Provided records START

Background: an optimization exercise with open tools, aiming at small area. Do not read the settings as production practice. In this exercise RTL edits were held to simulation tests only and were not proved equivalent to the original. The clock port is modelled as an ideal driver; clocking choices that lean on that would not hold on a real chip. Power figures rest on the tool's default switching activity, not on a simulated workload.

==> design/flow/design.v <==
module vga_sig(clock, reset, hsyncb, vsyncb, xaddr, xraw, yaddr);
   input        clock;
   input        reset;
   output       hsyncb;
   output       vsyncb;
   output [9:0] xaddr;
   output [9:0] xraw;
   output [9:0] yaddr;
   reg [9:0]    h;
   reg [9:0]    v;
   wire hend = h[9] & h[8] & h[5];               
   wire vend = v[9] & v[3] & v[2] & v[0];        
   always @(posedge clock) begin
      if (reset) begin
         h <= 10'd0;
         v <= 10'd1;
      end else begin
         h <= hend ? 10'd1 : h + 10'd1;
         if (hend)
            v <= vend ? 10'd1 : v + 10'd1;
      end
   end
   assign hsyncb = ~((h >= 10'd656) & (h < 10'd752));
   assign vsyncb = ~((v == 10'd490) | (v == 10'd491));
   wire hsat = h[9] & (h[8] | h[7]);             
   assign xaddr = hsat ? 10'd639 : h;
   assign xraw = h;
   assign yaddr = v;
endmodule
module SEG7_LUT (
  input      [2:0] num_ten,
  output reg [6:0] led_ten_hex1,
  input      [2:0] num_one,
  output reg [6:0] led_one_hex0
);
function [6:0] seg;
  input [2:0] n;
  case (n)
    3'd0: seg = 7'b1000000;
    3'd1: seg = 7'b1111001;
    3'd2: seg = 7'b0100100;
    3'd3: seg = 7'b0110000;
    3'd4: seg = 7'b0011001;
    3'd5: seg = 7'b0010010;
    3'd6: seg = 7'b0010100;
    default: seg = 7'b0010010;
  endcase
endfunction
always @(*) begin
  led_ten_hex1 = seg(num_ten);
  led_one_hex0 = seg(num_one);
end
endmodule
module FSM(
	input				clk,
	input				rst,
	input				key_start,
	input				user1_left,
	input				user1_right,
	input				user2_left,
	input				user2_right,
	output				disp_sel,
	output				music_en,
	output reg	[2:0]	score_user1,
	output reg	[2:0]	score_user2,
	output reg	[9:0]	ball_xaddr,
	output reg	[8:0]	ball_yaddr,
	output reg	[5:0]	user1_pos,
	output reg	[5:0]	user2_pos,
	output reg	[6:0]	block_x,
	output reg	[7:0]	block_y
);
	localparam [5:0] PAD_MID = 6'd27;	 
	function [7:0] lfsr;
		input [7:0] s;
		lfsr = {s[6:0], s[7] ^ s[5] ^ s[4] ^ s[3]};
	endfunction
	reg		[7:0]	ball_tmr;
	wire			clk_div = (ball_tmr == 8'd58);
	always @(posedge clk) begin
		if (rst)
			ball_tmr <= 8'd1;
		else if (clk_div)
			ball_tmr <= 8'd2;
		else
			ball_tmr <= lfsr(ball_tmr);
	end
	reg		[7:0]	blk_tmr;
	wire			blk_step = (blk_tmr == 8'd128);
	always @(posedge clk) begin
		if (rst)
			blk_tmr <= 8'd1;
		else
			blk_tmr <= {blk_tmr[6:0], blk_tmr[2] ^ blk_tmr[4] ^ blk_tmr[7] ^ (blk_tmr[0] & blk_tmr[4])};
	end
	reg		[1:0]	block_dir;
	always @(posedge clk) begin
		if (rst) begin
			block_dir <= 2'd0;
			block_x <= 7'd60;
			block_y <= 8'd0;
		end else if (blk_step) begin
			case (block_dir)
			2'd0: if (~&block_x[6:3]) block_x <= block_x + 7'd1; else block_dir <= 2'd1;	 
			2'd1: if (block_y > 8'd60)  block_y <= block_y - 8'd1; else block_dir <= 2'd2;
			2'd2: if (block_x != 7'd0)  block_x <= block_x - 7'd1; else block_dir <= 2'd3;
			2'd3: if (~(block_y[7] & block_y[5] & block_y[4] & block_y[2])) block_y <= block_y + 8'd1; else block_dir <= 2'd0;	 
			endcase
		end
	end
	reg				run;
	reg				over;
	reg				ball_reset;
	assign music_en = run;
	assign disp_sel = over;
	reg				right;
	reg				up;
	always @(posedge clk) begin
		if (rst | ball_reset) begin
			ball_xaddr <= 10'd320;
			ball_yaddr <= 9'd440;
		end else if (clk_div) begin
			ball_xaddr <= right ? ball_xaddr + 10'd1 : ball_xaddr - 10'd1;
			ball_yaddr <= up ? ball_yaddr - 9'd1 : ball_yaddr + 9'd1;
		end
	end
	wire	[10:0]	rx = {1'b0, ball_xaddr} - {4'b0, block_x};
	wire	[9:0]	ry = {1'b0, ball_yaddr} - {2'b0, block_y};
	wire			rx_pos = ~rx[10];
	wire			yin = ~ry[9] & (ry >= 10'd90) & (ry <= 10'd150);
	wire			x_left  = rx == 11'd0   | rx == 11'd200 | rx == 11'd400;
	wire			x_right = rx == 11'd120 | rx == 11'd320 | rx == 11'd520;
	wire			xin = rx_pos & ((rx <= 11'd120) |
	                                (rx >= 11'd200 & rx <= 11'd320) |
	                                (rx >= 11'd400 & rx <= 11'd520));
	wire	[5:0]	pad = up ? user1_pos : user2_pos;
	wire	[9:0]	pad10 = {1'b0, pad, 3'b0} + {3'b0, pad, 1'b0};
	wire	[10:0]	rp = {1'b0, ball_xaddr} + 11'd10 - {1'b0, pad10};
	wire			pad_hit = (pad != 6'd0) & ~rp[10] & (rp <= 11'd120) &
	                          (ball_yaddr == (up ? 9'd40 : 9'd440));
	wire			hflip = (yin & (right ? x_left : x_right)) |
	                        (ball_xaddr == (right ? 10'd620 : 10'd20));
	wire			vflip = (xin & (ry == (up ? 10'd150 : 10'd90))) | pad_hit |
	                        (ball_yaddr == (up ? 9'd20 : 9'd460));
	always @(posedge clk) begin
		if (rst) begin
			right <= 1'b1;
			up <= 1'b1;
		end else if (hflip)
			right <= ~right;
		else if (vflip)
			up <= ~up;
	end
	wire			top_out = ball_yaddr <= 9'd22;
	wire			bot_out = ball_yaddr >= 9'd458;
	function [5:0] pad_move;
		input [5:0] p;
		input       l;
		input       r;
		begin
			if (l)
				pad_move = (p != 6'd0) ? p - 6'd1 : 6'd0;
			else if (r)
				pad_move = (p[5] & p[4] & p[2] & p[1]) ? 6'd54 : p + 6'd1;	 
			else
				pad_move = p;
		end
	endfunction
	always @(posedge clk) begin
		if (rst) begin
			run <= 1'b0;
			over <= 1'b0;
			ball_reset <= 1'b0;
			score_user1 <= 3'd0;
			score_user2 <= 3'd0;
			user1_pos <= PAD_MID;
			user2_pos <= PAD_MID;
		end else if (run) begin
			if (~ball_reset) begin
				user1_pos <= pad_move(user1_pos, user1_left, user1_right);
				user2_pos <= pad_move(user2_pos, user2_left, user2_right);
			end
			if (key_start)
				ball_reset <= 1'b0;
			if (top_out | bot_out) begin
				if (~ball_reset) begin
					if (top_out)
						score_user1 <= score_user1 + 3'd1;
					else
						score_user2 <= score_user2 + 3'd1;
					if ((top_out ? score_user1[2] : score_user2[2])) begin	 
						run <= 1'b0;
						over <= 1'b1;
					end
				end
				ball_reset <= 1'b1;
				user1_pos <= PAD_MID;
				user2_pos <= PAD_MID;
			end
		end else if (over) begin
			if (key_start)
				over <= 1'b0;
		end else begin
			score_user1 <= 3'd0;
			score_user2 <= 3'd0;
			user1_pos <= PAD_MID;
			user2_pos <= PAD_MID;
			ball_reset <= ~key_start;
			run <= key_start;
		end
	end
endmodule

Provided records END
Provided records START

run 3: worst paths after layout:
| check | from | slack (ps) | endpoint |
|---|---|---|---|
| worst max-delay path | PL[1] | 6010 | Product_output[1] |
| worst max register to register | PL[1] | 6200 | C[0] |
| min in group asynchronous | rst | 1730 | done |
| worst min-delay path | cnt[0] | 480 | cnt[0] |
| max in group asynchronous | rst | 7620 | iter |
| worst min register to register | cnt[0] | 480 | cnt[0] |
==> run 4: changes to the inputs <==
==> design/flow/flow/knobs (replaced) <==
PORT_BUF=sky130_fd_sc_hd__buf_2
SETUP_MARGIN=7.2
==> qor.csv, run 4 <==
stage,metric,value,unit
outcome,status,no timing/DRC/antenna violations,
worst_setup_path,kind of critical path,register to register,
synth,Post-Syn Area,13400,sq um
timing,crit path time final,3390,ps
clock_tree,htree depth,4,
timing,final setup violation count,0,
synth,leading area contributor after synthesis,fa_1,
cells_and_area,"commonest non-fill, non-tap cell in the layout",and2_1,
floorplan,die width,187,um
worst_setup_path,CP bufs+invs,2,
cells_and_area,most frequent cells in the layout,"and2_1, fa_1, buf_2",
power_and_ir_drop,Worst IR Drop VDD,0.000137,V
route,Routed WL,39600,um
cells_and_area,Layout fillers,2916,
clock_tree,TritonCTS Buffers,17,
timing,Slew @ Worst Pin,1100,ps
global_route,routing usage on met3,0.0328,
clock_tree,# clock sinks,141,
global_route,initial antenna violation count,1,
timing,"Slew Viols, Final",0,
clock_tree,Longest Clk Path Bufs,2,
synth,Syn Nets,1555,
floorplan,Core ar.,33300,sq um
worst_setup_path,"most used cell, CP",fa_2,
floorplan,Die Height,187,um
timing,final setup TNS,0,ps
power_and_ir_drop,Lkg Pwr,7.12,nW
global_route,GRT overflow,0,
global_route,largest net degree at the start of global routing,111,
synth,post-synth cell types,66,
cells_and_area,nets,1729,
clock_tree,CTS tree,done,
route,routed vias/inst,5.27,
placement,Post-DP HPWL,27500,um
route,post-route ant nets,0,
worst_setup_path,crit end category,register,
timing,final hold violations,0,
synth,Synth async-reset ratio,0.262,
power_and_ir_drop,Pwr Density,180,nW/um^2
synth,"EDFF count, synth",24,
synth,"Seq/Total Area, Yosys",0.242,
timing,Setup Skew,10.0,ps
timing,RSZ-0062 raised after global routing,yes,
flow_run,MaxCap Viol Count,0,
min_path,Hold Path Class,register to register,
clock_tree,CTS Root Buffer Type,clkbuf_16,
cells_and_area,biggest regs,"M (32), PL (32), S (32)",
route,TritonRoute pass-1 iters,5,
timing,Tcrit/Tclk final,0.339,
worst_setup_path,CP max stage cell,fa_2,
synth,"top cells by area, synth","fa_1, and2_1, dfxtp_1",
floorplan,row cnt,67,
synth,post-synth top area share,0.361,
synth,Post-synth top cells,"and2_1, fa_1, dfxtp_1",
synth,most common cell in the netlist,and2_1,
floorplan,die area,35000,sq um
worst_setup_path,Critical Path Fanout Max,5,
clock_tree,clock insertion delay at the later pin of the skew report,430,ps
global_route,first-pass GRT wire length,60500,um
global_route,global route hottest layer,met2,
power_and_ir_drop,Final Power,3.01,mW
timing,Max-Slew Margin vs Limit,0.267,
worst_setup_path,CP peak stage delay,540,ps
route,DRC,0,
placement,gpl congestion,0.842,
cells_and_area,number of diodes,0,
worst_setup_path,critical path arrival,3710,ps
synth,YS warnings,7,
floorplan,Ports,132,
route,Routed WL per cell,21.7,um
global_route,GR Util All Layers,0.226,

Provided records END
Provided records START

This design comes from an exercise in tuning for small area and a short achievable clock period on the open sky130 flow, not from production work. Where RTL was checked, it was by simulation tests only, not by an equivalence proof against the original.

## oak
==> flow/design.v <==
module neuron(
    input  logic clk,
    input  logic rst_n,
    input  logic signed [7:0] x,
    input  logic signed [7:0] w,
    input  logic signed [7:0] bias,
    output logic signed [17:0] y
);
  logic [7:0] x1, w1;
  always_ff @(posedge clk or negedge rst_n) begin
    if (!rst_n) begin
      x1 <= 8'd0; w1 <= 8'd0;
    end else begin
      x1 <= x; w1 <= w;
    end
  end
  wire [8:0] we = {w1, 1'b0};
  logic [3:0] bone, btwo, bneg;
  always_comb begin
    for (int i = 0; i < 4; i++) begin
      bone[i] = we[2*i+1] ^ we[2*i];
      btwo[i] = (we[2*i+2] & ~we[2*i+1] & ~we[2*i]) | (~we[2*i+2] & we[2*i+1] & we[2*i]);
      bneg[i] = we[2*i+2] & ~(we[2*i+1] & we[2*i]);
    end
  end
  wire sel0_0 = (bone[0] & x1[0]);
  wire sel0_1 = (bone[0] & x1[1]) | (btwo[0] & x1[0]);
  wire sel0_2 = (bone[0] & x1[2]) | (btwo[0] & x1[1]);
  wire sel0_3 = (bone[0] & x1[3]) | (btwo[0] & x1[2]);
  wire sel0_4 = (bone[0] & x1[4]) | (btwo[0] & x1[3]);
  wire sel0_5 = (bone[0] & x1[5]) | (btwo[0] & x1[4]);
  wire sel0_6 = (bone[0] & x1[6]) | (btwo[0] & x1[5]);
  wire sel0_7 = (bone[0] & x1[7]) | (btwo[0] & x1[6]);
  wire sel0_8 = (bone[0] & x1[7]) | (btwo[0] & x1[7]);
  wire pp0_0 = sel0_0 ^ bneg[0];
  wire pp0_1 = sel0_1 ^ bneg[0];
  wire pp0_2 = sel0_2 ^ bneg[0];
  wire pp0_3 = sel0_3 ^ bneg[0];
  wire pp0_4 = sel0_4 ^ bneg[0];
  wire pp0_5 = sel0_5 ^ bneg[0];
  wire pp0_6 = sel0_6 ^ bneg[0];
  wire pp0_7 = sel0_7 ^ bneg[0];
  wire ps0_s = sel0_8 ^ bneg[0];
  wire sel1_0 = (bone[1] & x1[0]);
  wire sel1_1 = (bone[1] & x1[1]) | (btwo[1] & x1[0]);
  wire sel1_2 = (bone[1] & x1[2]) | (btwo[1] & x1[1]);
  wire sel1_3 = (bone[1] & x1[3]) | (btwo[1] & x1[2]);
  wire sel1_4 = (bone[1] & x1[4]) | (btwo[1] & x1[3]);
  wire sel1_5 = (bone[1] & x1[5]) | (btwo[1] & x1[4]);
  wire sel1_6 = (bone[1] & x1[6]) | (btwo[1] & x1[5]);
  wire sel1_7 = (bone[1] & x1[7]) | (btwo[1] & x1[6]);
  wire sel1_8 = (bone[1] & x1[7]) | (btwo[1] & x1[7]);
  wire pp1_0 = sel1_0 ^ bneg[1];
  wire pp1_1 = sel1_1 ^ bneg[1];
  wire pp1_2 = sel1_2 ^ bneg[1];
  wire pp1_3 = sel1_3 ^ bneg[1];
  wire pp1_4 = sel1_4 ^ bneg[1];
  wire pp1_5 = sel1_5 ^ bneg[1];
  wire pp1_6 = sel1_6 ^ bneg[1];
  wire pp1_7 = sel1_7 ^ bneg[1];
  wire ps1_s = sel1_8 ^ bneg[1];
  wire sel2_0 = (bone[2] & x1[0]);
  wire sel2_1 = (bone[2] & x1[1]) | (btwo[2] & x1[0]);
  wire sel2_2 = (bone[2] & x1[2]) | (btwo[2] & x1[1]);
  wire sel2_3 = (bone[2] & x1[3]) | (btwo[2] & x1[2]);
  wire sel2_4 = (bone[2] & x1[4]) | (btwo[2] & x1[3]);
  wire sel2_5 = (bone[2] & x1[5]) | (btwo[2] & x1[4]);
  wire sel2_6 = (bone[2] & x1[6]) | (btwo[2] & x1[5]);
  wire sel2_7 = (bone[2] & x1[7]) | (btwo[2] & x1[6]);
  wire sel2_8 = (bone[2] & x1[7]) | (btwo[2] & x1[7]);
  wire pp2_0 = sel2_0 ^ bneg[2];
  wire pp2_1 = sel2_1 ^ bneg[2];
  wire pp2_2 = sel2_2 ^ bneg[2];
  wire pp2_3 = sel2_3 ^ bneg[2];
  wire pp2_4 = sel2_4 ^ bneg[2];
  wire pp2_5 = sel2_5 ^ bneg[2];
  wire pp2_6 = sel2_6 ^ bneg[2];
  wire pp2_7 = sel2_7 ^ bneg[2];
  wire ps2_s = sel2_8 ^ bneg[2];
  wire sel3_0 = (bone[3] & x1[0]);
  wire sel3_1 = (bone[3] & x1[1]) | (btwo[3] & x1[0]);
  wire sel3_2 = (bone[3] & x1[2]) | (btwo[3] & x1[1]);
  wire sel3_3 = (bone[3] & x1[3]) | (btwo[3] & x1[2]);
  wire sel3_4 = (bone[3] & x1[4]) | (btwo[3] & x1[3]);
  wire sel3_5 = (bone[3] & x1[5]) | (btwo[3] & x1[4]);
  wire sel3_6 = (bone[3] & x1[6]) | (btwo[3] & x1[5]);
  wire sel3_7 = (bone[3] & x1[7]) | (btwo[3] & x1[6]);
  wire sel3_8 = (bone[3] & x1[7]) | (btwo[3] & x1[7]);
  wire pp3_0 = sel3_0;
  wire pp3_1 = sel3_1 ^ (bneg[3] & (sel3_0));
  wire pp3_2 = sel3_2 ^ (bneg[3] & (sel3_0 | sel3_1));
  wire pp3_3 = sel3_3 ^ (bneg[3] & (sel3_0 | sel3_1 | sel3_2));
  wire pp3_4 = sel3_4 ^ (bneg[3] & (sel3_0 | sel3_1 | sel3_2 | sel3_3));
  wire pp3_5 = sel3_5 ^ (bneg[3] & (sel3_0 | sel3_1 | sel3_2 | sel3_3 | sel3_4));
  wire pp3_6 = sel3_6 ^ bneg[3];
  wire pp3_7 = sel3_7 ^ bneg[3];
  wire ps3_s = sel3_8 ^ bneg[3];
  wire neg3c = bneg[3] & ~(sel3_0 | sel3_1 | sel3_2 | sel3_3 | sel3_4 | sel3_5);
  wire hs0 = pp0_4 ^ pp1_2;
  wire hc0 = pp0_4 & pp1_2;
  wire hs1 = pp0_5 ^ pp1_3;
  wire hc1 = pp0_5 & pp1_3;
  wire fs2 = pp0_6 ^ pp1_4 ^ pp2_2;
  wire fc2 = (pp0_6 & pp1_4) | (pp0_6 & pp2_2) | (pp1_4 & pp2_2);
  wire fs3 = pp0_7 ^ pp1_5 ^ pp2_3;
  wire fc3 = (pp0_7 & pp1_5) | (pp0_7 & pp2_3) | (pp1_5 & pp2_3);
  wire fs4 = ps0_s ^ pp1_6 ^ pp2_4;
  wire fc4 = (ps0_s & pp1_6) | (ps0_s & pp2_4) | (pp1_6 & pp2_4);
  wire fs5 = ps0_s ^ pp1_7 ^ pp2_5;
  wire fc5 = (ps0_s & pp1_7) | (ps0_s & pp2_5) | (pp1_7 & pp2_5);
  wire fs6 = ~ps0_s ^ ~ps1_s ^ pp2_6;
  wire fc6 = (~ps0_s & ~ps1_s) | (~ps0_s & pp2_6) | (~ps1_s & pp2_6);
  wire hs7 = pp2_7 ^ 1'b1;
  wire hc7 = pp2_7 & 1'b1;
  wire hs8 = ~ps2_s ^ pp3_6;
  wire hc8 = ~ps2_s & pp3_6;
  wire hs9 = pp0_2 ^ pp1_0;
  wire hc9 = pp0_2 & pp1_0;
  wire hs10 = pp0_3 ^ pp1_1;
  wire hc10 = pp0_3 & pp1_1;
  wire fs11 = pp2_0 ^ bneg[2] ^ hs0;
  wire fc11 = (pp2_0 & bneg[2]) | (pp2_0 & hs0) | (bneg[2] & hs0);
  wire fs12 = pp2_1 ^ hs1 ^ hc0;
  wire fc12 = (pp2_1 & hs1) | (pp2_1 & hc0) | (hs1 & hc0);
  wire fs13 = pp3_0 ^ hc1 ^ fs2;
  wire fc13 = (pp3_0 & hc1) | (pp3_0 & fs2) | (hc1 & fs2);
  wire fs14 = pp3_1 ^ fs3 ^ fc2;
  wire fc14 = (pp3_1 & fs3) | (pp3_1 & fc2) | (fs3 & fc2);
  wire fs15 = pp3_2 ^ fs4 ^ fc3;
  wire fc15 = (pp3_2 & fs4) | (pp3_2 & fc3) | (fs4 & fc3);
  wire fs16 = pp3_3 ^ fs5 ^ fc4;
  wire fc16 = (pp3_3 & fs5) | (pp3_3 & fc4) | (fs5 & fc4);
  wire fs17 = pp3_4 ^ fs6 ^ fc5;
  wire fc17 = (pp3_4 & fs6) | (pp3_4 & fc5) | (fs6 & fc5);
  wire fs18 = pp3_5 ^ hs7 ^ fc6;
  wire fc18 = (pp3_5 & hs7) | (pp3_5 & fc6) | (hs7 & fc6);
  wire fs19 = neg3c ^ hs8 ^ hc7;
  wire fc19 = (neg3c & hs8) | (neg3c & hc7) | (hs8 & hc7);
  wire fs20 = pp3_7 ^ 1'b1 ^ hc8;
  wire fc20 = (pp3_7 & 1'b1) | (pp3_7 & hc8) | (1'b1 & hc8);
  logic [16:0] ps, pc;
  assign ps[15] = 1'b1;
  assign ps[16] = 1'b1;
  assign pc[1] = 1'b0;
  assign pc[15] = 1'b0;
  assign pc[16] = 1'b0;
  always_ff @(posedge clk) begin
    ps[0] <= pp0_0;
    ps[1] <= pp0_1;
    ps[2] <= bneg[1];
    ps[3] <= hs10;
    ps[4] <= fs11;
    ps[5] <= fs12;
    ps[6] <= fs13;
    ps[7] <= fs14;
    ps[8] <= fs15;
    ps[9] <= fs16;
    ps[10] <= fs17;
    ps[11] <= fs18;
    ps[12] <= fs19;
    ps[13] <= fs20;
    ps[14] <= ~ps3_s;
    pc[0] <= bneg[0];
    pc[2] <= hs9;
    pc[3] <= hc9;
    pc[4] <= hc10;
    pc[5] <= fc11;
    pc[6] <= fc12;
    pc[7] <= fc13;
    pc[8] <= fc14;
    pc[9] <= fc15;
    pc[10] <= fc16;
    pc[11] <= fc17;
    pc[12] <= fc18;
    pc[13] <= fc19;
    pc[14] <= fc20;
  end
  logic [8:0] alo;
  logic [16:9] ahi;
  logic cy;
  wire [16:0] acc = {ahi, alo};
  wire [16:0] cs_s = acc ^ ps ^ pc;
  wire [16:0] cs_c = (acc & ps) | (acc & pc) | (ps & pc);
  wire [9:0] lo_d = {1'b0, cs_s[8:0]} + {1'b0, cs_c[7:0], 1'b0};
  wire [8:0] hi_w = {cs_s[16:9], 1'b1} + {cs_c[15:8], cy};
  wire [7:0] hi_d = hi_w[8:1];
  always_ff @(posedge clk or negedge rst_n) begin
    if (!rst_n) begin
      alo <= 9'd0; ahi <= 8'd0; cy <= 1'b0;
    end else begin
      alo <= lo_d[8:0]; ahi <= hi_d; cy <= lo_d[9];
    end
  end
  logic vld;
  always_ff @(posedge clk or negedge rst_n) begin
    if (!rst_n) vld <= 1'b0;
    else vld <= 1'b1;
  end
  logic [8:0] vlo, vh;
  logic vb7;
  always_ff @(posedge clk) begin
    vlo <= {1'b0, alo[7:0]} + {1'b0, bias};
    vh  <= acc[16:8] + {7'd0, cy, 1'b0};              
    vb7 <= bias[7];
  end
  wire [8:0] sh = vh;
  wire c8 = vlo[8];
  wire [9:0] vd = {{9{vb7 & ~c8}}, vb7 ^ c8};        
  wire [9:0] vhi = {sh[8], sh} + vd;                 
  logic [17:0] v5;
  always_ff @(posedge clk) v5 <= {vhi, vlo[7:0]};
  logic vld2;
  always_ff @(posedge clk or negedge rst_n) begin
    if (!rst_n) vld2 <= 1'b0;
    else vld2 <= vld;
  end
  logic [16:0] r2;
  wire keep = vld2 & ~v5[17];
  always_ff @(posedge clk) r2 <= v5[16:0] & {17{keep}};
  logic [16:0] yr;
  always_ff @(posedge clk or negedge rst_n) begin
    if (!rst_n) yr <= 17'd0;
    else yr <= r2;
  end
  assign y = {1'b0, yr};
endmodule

Provided records END

**Exercise prompt**
Restate word for word the lines of the data above, starting at the line containing "synth,leading area contributor" and ending at the line containing "global_route,initial antenna violation", both included, and nothing more.

**Expected answer**
synth,leading area contributor after synthesis,fa_1,
cells_and_area,"commonest non-fill, non-tap cell in the layout",and2_1,
floorplan,die width,187,um
worst_setup_path,CP bufs+invs,2,
cells_and_area,most frequent cells in the layout,"and2_1, fa_1, buf_2",
power_and_ir_drop,Worst IR Drop VDD,0.000137,V
route,Routed WL,39600,um
cells_and_area,Layout fillers,2916,
clock_tree,TritonCTS Buffers,17,
timing,Slew @ Worst Pin,1100,ps
global_route,routing usage on met3,0.0328,
clock_tree,# clock sinks,141,
global_route,initial antenna violation count,1,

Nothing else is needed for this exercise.